A study on the activity change of hAPE1 mutation using smFRET

Abstract

Apurinic/apyrimidinic endonuclease 1 (APE1) is an essential protein in BER that creates nick in the 5' portion of the AP site. This hAPE1 has a similar structure to ExoIII of E. coli. However, despite these structural similarities, hAPE1 has only a very weak nucleic acid exonuclease activity unlike ExoIII. In order to understand the reason for the difference between hAPE1 and ExoⅢ and to further understand the function of the structure according to the sequence of APE1, a hAPE1 mutation study was conducted.

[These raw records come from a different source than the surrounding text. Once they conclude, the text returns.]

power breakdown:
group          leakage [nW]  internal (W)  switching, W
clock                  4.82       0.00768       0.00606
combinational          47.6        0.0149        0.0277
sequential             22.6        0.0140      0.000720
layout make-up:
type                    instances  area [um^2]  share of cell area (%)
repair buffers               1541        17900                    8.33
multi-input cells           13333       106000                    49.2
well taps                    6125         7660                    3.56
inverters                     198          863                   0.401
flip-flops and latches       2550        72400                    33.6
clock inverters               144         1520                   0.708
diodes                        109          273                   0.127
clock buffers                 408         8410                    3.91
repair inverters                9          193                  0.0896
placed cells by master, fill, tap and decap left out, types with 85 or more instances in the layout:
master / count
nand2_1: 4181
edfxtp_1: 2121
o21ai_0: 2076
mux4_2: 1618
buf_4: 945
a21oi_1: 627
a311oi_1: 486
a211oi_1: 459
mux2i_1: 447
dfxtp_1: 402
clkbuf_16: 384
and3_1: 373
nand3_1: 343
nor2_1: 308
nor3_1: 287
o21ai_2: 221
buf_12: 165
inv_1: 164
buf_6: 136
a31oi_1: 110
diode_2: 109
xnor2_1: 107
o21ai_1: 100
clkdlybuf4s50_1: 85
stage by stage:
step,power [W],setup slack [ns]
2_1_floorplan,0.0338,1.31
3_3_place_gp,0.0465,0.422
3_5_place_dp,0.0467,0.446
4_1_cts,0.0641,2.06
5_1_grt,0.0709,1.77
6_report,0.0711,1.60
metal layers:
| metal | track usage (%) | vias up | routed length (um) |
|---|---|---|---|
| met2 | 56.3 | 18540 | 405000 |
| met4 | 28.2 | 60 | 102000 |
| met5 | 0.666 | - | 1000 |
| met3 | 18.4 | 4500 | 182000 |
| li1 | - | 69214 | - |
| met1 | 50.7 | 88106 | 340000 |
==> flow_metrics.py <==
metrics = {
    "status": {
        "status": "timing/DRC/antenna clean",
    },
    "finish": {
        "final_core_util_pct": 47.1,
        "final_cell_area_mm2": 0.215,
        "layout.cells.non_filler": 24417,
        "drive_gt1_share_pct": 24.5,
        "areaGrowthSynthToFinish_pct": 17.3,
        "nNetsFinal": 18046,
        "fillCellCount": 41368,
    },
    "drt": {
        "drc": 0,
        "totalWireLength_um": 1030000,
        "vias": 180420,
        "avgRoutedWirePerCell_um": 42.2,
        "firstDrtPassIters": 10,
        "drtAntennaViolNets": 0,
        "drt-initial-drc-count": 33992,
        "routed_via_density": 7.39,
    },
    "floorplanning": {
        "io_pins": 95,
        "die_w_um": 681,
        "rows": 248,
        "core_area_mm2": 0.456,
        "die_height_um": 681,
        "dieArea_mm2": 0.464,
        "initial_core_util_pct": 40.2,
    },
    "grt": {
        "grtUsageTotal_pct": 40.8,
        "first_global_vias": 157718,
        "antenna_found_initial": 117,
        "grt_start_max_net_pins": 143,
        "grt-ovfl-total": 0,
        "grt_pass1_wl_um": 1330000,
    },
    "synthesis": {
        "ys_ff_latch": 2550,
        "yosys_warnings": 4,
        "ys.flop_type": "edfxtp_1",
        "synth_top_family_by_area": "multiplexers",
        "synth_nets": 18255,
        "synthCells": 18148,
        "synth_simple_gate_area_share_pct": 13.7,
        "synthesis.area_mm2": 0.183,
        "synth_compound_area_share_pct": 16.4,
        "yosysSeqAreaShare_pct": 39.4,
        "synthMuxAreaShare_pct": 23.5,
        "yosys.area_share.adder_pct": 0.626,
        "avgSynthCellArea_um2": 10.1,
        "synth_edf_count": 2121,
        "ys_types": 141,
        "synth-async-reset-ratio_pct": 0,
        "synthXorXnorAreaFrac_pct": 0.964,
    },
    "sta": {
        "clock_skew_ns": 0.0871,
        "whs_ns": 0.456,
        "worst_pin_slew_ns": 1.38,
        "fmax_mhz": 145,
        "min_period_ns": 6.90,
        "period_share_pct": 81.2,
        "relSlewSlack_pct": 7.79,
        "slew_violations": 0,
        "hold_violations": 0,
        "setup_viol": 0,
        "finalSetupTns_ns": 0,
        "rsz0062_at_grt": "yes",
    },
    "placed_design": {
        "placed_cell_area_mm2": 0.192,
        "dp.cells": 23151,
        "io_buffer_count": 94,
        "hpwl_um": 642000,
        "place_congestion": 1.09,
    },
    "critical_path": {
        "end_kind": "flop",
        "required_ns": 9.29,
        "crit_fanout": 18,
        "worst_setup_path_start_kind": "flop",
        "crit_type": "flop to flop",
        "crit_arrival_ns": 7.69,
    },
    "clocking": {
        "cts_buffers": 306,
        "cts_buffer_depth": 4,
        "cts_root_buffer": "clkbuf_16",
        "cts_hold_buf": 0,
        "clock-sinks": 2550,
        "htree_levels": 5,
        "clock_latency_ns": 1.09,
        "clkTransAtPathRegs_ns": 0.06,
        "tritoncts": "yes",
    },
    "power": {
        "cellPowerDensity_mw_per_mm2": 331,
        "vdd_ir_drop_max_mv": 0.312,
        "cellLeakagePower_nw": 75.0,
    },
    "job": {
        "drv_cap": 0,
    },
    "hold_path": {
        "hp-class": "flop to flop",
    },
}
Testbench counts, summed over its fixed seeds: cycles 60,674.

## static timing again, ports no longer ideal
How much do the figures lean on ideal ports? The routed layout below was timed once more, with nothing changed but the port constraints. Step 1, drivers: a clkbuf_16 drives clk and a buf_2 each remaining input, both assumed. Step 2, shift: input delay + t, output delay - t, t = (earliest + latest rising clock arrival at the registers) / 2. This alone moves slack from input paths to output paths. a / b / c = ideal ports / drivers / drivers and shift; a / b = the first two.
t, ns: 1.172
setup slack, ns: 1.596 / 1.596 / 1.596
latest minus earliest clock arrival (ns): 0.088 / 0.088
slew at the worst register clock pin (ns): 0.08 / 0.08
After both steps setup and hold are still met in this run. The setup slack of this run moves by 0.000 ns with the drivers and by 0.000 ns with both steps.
Source: an optimization exercise on an open RTL-to-GDS flow (aim: small area, a short achievable clock period and few clock cycles). Production flows keep margins and buffers that such runs may drop.
Only simulation tests tie the RTL to the original design; equivalence was not proved.
Power is estimated from default activity; no workload was simulated.

**design/flow/config.mk**
```make
export PLATFORM = sky130hd
export DESIGN_NAME = nut_fcv
export DESIGN_NICKNAME = nut_fcv
export VERILOG_FILES = /design/flow/design.v
export SDC_FILE = /design/flow/constraint.sdc
export NUM_CORES = 4
export LEC_CHECK = 0
export CAP_MARGIN = 30
export CORE_MARGIN = 2
export CORE_UTILIZATION = 50
export CTS_BUF_LIST = sky130_fd_sc_hd__clkbuf_8 sky130_fd_sc_hd__clkbuf_16
export CTS_CLUSTER_DIAMETER = 80
export CTS_CLUSTER_SIZE = 30
export PLACE_DENSITY = 0.65
export SETUP_SLACK_MARGIN = 5
export SLEW_MARGIN = 30
```
**design/flow/constraint.sdc**
```tcl
create_clock -name core_clock -period 10.0 [get_ports {clk}]
set_input_delay 2.0000 -clock core_clock [delete_from_list [all_inputs] [get_ports {clk}]]
set_output_delay 2.0000 -clock core_clock [all_outputs]
set_load 0.01 [all_outputs]
```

The mutation of hAPE1 was conducted in the direction of increasing the exonuclease activity, which was conducted by Donghun Lee, a researcher at our laboratory. We conducted an experiment using smFRET to find out how this APE1 mutation increased the exonuclease activity. We used the hAPE1 v6 (D70N, E126K, F266A, W280A, M270A, N229K) mutant, which has the best exonuclease activity, to find out whether the protein's exonuclease activity is processive. hAPE1 v6 mutant appeared to be a processive exonuclease in experiments with smFRET. In addition, when compared with non-processive Exo III, it was shown that hAPE1 v6 mutant was a processive exonuclease. Other hAPE1 mutants were also tested in the same way, and hAPE1 v4 (D70N, E126K, F266A, W280A) and v5 (D70N, E126K, F266A, W280A, M270A) mutants showed a slightly processive exonuclease, although lower than v6. These hAPE1 mutants were analyzed in-silico, and based on this, a model was presented on how N229, F266, M270, and W280 of hAPE1 affect the function of processivity of exonuclease activity. These results would reveal the key principle to understanding the relationship between function and residue inAPE1 active site.